Mathematics > Optimization and Control
[Submitted on 24 May 2023 (v1), last revised 28 Jul 2024 (this version, v3)]
Title:Time-Varying Convex Optimization: A Contraction and Equilibrium Tracking Approach
View PDF HTML (experimental)Abstract:In this article, we provide a novel and broadly-applicable contraction-theoretic approach to continuous-time time-varying convex optimization. For any parameter-dependent contracting dynamics, we show that the tracking error is asymptotically proportional to the rate of change of the parameter with proportionality constant upper bounded by Lipschitz constant in which the parameter appears divided by the contraction rate of the dynamics squared. We additionally establish that any parameter-dependent contracting dynamics can be augmented with a feedforward prediction term to ensure that the tracking error converges to zero exponentially quickly. To apply these results to time-varying convex optimization problems, we establish the strong infinitesimal contractivity of dynamics solving three canonical problems, namely monotone inclusions, linear equality-constrained problems, and composite minimization problems.
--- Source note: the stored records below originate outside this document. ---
File: /design/flow/design.v
module MorsKodDecoder(
  input wire clk,
  input wire rst,
  output reg led_mavi,
  output reg led_kirmizi
);
  reg [2:0] durum;
  reg [3:0] adet_nokta;
  reg [3:0] adet_cizgi;
  parameter dot_a = 2;
  parameter dot_l = 4;
  parameter dot_i = 2;
  parameter dot_bosluk = 4;
  parameter dash_t = 2;
  parameter dash_o = 6;
  parameter dot_p = 4;
  parameter dot_u = 2;
  always @(posedge clk or posedge rst) begin
    if (rst) begin
      durum <= 3'b000;   
      adet_nokta <= 4'b0000;
      adet_cizgi <= 4'b0000;
      led_mavi <= 1'b0;
      led_kirmizi <= 1'b0;
    end
    else begin
      case (durum)
        3'b000: begin   
          if (adet_nokta < dot_a)
            adet_nokta <= adet_nokta + 1;
          else begin
            durum <= 3'b001;
            adet_nokta <= 4'b0000;
          end
          led_mavi <= 1'b1;
          led_kirmizi <= 1'b0;
        end
        3'b001: begin   
          if (adet_nokta < dot_l)
            adet_nokta <= adet_nokta + 1;
          else begin
            durum <= 3'b010;
            adet_nokta <= 4'b0000;
          end
          led_mavi <= 1'b1;
          led_kirmizi <= 1'b0;
        end
        3'b010: begin   
          if (adet_nokta < dot_i)
            adet_nokta <= adet_nokta + 1;
          else begin
            durum <= 3'b011;
            adet_nokta <= 4'b0000;
          end
          led_mavi <= 1'b1;
          led_kirmizi <= 1'b0;
        end
        3'b011: begin   
          if (adet_nokta < dot_bosluk)
            adet_nokta <= adet_nokta + 1;
          else begin
            durum <= 3'b100;
            adet_nokta <= 4'b0000;
          end
          led_mavi <= 1'b0;
          led_kirmizi <= 1'b0;
        end
        3'b100: begin   
          if (adet_cizgi < dash_t)
            adet_cizgi <= adet_cizgi + 1;
          else begin
            durum <= 3'b101;
            adet_cizgi <= 4'b0000;
          end
          led_mavi <= 1'b0;
          led_kirmizi <= 1'b1;
        end
        3'b101: begin   
          if (adet_cizgi < dash_o)
            adet_cizgi <= adet_cizgi + 1;
          else begin
            durum <= 3'b110;
            adet_cizgi <= 4'b0000;
          end
          led_mavi <= 1'b0;
          led_kirmizi <= 1'b1;
        end
        3'b110: begin   
          if (adet_nokta < dot_p)
            adet_nokta <= adet_nokta + 1;
          else begin
            durum <= 3'b111;
            adet_nokta <= 4'b0000;
          end
          led_mavi <= 1'b1;
          led_kirmizi <= 1'b0;
        end
        3'b111: begin   
          if (adet_nokta < dot_u)
            adet_nokta <= adet_nokta + 1;
          else begin
            durum <= 3'b000;   
            adet_nokta <= 4'b0000;
          end
          led_mavi <= 1'b1;
          led_kirmizi <= 1'b0;
        end
      endcase
    end
  end
endmodule
File: /design/flow/run.sh
#!/bin/bash
# OpenROAD 26Q1-2900-gdf79404cd8, Yosys 0.63+post, stock flow scripts
make -C /OpenROAD-flow-scripts/flow DESIGN_CONFIG=/design/flow/config.mk WORK_HOME=/design/flow/orfs finish
File: /design/flow/config.mk
export PLATFORM = sky130hd
export DESIGN_NAME = MorsKodDecoder
export DESIGN_NICKNAME = MorsKodDecoder
export VERILOG_FILES = /design/flow/design.v
export SDC_FILE = /design/flow/constraint.sdc
export NUM_CORES = 4
export LEC_CHECK = 1
export CORE_AREA = 10 10 87 87
export DIE_AREA = 0 0 97 97
File: /design/flow/constraint.sdc
current_design MorsKodDecoder

set clk_period 2.8
set clk_io_pct 0.2

create_clock -name clk0 -period $clk_period [get_ports {clk}]

set non_clock_inputs [all_inputs -no_clocks]
set_input_delay [expr $clk_period * $clk_io_pct] -clock clk0 $non_clock_inputs
set_output_delay [expr $clk_period * $clk_io_pct] -clock clk0 [all_outputs]
==> flow_metrics.tcl <==
# collected from the flow reports
set metrics [dict create \
    crit_buf_inv 1 \
    grt_pass1_wl_mm 2.34 \
    crit_chain "clkdlybuf4s50_1" \
    die_x_um 97 \
    utilization 0.167 \
    final_max_slew_viol_count 0 \
    synth_warnings 1 \
    gp_congestion 0.799 \
    clk_latency_ns 0.25 \
    min_path_type "flip-flop to flip-flop" \
    firstDrtPassIters 4 \
    finalSetupTns_ns 0 \
    fin_crit_ns 1.58 \
    root_buffer "clkbuf_8" \
    antenna_found_initial 0 \
    die_h_um 97 \
    first_global_vias 552 \
    setup_violations 0 \
    rsz0062_at_grt "false" \
    cpLargestDelayFamily "buffers and inverters" \
    drive_above_1_share 0.0886 \
    fillers 616 \
    critPathCaptureType "primary output" \
    die_area_um2 9410 \
    p_leak_nw 0.439 \
    cts.repair.resized 0 \
    post-cts-setup-buffers 0 \
    clkSlewWorstSetupHoldPaths_ns 0.06 \
    syn_inst 73 \
    crit_required_ns 2.24 \
    status "finished, final reports clean" \
    cts.hold.buffers_added 0 \
    ys_cells 73 \
    setup_ws_ns 1.22 \
    grt_max_degree 19 \
    floorplan.core_util 0.139 \
    vias 531 \
    grt_use_total 0.0272 \
    area_growth_pct 20.4 \
    flop_area_um2 452 \
    critPathSlowestCell "clkdlybuf4s50_1" \
    cp_max_fo 1 \
    yosysSeqAreaShare 0.576 \
    dp_hpwl_um 952 \
    routedWlPerCell_um 8.35 \
    cts_buffer_depth 2 \
    ctsHtreeMaxLevel 1 \
    worst_pin_slew_ns 0.656 \
    tritoncts "done" \
    place_ws_ns 1.35 \
    max-cap-violations 0 \
    cts_buffers 3 \
    relSlewSlack 0.562 \
    hold_violations 0 \
    synth_cell_types 26 \
    ant_nets 0 \
    drt-total-wl_mm 1.26 \
    timing_worst_setup_path_type "flip-flop to primary output" \
    warnings 25 \
    io_buffers 3 \
    comb_area_um2 302 \
    critPathLaunchType "flip-flop" \
    clock-skew-final_ns 0.00444 \
    syn_area_um2 785 \
    clock.fmax_ghz 0.631 \
    antennaDiodeCount 0 \
    arrival_ns 1.02 \
    drc 0 \
    yosys_area_um2 785 \
    core_area_um2 5640 \
    finalCritPeriodShare 0.566 \
    power_density_nw_per_um2 470 \
    rows 27 \
    first_iter_violations 12 \
    grt_remaining_overflow 0 \
    worst_path_largest_cell_delay_ns 0.45 \
    ir_drop_mv 0.168 \
    synth_area_per_cell_um2 10.7 \
    synth_flop_count 18 \
    detail_route.vias_per_cell 3.52 \
    pin_count 4 \
    clkSinkCount 18 \
]
-- sequential cells by signal, indices dropped and copies added, names as in the netlist, named ones only --
register and cells:
durum 7, adet_cizgi 4, adet_nokta 4, led_kirmizi 1
led_mavi 1
-- synthesized netlist by cell type --
master,instances,share of area
dfrtp_1,17,0.54
o21ai_0,8,0.051
inv_1,7,0.033
nand2_1,7,0.033
or3_1,4,0.032
a21oi_1,3,0.019
a22o_1,2,0.022
ha_1,2,0.032
nand3b_1,2,0.019
nor2_1,2,0.0096
nor3_1,2,0.013
nor3b_1,2,0.019
o2bb2ai_1,2,0.022
a211o_1,1,0.011
a22o_2,1,0.013
a22oi_1,1,0.0096
a32oi_1,1,0.011
and2_1,1,0.0080
buf_2,1,0.0064
dfstp_2,1,0.033
mux2_2,1,0.014
nor2b_1,1,0.0080
o21bai_1,1,0.0096
o31ai_1,1,0.0096
or2_1,1,0.0080
or3_2,1,0.0096
-- report_power, final --
| group | total, mW | internal [mW] | switching, mW |
|---|---|---|---|
| Clock | 0.177 | 0.101 | 0.0766 |
| Sequential | 0.260 | 0.260 | 0 |
| Combinational | 0.00610 | 0.00129 | 0.00481 |
| Total | 0.444 | 0.362 | 0.0814 |
-- routing by layer --
layer / up-vias / wire [um] / track usage
li1: 270 / - / -
met1: 253 / 658 / 0.0359
met2: 6 / 535 / 0.0445
met3: 2 / 17 / 0.00215
met4: 0 / 49 / 0.0113
met5: - / 0 / 0
-- per-stage QoR --
| step | power [mW] | area, um2 | std cells | hold WS, ns |
|---|---|---|---|---|
| 5_1_grt | 0.468 | 945 | 151 | 0.527 |
| 3_3_place_gp | 0.271 | 900 | 147 | 0.490 |
| 4_1_cts | 0.453 | 945 | 151 | 0.499 |
| 2_1_floorplan | 0.269 | 785 | 73 | 0.459 |
| 3_5_place_dp | 0.271 | 900 | 147 | 0.490 |
| 6_report | 0.444 | 945 | 151 | 0.497 |
-- cell families after synthesis --
group | share of synthesized area
buf+inv | 0.0399
fa+ha+maj | 0.0319
mux | 0.0144
compound gates | 0.179
simple gates | 0.160
flops | 0.576
-- path summary, 6_finish.rpt --
| kind | startpoint | endpoint | cells after the start | slack (ns) |
|---|---|---|---|---|
| setup reg to reg | durum[2] | adet_nokta[2] | 3 | 1.34 |
| setup / recovery | led_mavi | led_mavi | 1 | 1.22 |
| hold / removal | durum[1] | adet_cizgi[3] | 1 | 0.50 |
| min in group asynchronous | rst | durum[6] | 2 | 0.70 |
| hold reg to reg | durum[1] | adet_cizgi[3] | 1 | 0.50 |
| max in group asynchronous | rst | durum[5] | 2 | 1.67 |
-- layout make-up --
type                    instances  area share
clock buffers                   4      0.0477
inverters                       7      0.0278
repair buffers                  3      0.0318
multi-input cells              47       0.319
flip-flops and latches         18       0.478
well taps                      72      0.0954
-- layout by cell type, fill, tap and decap left out --
| master | instances |
|---|---|
| a211o_1 | 1 |
| a21oi_1 | 3 |
| a22o_1 | 2 |
| a22o_2 | 1 |
| a22oi_1 | 1 |
| a32oi_1 | 1 |
| and2_1 | 1 |
| clkbuf_1 | 1 |
| clkbuf_8 | 3 |
| clkdlybuf4s50_1 | 3 |
| dfrtp_1 | 17 |
| dfstp_2 | 1 |
| ha_1 | 2 |
| inv_1 | 7 |
| mux2_2 | 1 |
| nand2_1 | 7 |
| nand3b_1 | 2 |
| nor2_1 | 2 |
| nor2b_1 | 1 |
| nor3_1 | 2 |
| nor3b_1 | 2 |
| o21ai_0 | 8 |
| o21bai_1 | 1 |
| o2bb2ai_1 | 2 |
| o31ai_1 | 1 |
| or2_1 | 1 |
| or3_1 | 4 |
| or3_2 | 1 |
Power is estimated from default activity; no workload was simulated.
For each of these problems, we prove the sharpest-known rates of contraction and provide explicit tracking error bounds between solution trajectories and minimizing trajectories. We validate our theoretical results on three numerical examples including an application to control-barrier function based controller design.
Submission history
From: Alexander Davydov [view email][v1] Wed, 24 May 2023 22:06:37 UTC (978 KB)
[v2] Thu, 30 May 2024 02:04:24 UTC (1,443 KB)
[v3] Sun, 28 Jul 2024 06:06:38 UTC (1,443 KB)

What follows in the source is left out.